# PROBLEM REQUIREMENTS
Please give back word for word the lines of the material below between the line containing "## run 3: final timing paths" and the line containing "min | emit_cnt[6]$_SDFFE_PP0P_", inclusive.

# DATA LISTING
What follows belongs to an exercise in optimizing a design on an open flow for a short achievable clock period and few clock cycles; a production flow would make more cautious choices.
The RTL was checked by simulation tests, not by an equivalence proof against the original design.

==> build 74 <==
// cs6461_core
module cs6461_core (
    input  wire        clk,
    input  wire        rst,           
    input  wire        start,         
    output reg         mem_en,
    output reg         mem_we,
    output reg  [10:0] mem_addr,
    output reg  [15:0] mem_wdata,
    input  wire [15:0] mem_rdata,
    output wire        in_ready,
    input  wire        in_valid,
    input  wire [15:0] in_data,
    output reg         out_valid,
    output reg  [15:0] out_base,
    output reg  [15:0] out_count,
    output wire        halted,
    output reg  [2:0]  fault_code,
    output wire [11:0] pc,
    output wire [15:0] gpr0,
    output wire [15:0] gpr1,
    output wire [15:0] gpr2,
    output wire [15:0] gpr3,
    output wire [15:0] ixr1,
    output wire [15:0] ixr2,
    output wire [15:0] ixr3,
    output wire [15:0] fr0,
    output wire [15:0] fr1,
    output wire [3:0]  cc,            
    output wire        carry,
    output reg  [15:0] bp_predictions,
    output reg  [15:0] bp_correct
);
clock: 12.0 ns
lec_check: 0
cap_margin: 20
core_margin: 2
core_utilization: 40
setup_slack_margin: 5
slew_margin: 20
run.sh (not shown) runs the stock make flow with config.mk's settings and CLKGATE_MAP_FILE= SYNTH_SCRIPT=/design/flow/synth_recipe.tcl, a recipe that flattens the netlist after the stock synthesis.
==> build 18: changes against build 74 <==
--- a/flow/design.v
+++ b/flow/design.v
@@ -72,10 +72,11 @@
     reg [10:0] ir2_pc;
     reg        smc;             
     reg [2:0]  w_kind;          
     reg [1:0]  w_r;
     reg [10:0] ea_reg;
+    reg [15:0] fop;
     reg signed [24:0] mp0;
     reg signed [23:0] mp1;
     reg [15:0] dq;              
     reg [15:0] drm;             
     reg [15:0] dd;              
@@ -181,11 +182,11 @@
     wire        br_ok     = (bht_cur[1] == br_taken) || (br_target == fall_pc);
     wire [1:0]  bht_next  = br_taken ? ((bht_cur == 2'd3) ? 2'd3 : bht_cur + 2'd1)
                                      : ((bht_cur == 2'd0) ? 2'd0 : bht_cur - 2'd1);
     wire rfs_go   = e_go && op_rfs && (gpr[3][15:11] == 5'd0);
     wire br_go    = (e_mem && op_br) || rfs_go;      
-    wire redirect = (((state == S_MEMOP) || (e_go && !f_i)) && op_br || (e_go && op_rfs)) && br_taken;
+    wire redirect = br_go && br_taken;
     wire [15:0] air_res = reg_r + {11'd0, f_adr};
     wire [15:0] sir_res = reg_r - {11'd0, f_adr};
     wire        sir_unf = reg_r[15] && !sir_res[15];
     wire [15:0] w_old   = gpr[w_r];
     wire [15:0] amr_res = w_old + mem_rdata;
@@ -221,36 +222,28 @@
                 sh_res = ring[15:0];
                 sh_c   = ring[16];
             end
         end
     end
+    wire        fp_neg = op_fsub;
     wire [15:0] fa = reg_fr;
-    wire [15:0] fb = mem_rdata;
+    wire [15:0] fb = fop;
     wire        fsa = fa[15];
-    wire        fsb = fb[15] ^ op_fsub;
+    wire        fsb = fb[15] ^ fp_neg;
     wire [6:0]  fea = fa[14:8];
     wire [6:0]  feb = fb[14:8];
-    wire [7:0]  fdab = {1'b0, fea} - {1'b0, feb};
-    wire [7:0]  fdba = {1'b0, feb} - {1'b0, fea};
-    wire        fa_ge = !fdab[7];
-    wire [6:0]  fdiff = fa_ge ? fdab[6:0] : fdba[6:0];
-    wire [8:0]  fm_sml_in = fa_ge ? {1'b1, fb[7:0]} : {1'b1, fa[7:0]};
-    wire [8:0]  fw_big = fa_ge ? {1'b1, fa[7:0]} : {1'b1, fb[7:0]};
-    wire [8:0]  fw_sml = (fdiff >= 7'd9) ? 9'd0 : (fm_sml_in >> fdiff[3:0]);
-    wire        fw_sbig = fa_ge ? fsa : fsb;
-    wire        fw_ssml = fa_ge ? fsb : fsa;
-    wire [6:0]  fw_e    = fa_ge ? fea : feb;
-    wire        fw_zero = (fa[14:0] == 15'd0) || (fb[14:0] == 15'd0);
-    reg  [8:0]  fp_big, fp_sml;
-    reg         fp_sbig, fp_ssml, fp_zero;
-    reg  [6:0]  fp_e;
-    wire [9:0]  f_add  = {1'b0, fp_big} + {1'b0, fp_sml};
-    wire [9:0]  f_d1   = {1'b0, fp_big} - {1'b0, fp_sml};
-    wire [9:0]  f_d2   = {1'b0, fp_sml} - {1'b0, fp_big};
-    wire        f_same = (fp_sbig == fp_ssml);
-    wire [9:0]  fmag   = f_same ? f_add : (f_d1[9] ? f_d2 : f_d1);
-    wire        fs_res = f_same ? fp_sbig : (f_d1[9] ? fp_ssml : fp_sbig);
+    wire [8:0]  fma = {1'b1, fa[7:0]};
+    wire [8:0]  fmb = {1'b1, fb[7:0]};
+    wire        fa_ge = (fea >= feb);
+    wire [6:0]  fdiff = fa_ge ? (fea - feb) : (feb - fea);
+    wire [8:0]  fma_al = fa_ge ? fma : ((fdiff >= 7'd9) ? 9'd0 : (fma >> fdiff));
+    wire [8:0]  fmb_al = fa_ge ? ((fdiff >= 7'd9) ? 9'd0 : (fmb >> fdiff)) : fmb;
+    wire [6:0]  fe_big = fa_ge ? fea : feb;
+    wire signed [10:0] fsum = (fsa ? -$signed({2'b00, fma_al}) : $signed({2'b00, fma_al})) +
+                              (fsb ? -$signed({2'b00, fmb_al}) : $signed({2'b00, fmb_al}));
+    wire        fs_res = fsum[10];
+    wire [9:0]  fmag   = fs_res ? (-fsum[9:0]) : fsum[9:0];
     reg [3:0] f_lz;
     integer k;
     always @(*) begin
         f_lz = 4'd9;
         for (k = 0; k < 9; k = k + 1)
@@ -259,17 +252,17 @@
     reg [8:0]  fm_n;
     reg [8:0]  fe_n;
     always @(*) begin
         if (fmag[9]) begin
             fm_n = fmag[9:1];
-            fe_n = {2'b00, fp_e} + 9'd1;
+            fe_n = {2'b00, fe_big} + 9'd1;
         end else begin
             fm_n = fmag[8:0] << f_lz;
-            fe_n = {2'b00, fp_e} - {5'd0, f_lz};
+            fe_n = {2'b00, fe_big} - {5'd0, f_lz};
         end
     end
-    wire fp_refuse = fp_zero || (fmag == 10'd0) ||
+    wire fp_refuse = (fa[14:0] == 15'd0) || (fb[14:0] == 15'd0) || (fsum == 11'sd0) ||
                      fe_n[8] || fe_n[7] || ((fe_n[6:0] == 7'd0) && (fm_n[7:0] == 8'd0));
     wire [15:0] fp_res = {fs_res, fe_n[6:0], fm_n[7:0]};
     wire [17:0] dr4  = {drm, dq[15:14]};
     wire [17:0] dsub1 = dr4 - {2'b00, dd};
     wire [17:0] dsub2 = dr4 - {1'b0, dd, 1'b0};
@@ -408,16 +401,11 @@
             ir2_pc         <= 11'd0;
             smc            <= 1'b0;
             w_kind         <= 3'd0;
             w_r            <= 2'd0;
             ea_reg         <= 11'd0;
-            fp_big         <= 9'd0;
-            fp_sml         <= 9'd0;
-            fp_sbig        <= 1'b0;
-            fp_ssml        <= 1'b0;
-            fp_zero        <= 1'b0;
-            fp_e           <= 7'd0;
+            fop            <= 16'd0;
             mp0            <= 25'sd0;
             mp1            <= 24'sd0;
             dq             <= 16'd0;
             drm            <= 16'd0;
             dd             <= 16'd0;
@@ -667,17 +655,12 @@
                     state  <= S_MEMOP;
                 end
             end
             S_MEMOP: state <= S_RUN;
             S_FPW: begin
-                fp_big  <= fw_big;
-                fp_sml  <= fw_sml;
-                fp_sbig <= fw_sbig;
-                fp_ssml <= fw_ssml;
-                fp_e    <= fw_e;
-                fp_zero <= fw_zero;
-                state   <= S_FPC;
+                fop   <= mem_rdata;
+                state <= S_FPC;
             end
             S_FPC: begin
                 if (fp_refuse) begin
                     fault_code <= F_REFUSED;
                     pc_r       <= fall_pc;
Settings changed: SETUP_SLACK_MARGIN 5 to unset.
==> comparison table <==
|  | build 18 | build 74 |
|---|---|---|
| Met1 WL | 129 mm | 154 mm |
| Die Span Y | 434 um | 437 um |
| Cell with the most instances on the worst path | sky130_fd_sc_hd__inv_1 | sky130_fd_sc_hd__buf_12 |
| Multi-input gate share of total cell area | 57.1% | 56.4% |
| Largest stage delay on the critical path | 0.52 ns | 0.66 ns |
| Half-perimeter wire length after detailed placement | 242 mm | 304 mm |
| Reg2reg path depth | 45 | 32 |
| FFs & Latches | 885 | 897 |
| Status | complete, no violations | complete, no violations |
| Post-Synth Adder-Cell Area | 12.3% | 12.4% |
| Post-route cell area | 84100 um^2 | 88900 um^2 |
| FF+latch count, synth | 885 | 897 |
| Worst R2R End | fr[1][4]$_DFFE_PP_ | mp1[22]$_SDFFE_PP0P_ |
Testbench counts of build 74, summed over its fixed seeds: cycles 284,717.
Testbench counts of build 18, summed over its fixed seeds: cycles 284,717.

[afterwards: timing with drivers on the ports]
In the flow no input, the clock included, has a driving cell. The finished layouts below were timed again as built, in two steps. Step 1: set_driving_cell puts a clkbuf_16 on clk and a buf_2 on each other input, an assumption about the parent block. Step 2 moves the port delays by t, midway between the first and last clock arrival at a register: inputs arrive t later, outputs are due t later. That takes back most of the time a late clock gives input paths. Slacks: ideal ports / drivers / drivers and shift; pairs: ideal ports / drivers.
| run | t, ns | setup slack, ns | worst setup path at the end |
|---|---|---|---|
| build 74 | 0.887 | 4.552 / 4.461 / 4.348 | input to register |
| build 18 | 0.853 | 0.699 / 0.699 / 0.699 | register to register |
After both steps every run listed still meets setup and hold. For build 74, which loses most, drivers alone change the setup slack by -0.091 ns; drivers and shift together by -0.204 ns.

* * *

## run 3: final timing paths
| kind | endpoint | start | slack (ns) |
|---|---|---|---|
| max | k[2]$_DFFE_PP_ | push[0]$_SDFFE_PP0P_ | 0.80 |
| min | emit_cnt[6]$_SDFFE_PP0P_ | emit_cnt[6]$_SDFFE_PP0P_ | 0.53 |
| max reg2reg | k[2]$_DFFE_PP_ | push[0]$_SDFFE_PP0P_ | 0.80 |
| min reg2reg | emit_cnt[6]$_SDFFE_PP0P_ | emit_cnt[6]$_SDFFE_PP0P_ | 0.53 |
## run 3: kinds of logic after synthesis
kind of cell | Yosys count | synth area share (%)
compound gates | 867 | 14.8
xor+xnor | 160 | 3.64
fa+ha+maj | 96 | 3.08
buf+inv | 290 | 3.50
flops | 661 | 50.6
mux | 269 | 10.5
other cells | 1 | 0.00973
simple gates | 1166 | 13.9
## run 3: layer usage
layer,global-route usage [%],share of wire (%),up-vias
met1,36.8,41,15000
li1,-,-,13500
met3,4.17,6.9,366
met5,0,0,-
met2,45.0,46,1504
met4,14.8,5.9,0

# TASK RESPONSE
## run 3: final timing paths
| kind | endpoint | start | slack (ns) |
|---|---|---|---|
| max | k[2]$_DFFE_PP_ | push[0]$_SDFFE_PP0P_ | 0.80 |
| min | emit_cnt[6]$_SDFFE_PP0P_ | emit_cnt[6]$_SDFFE_PP0P_ | 0.53 |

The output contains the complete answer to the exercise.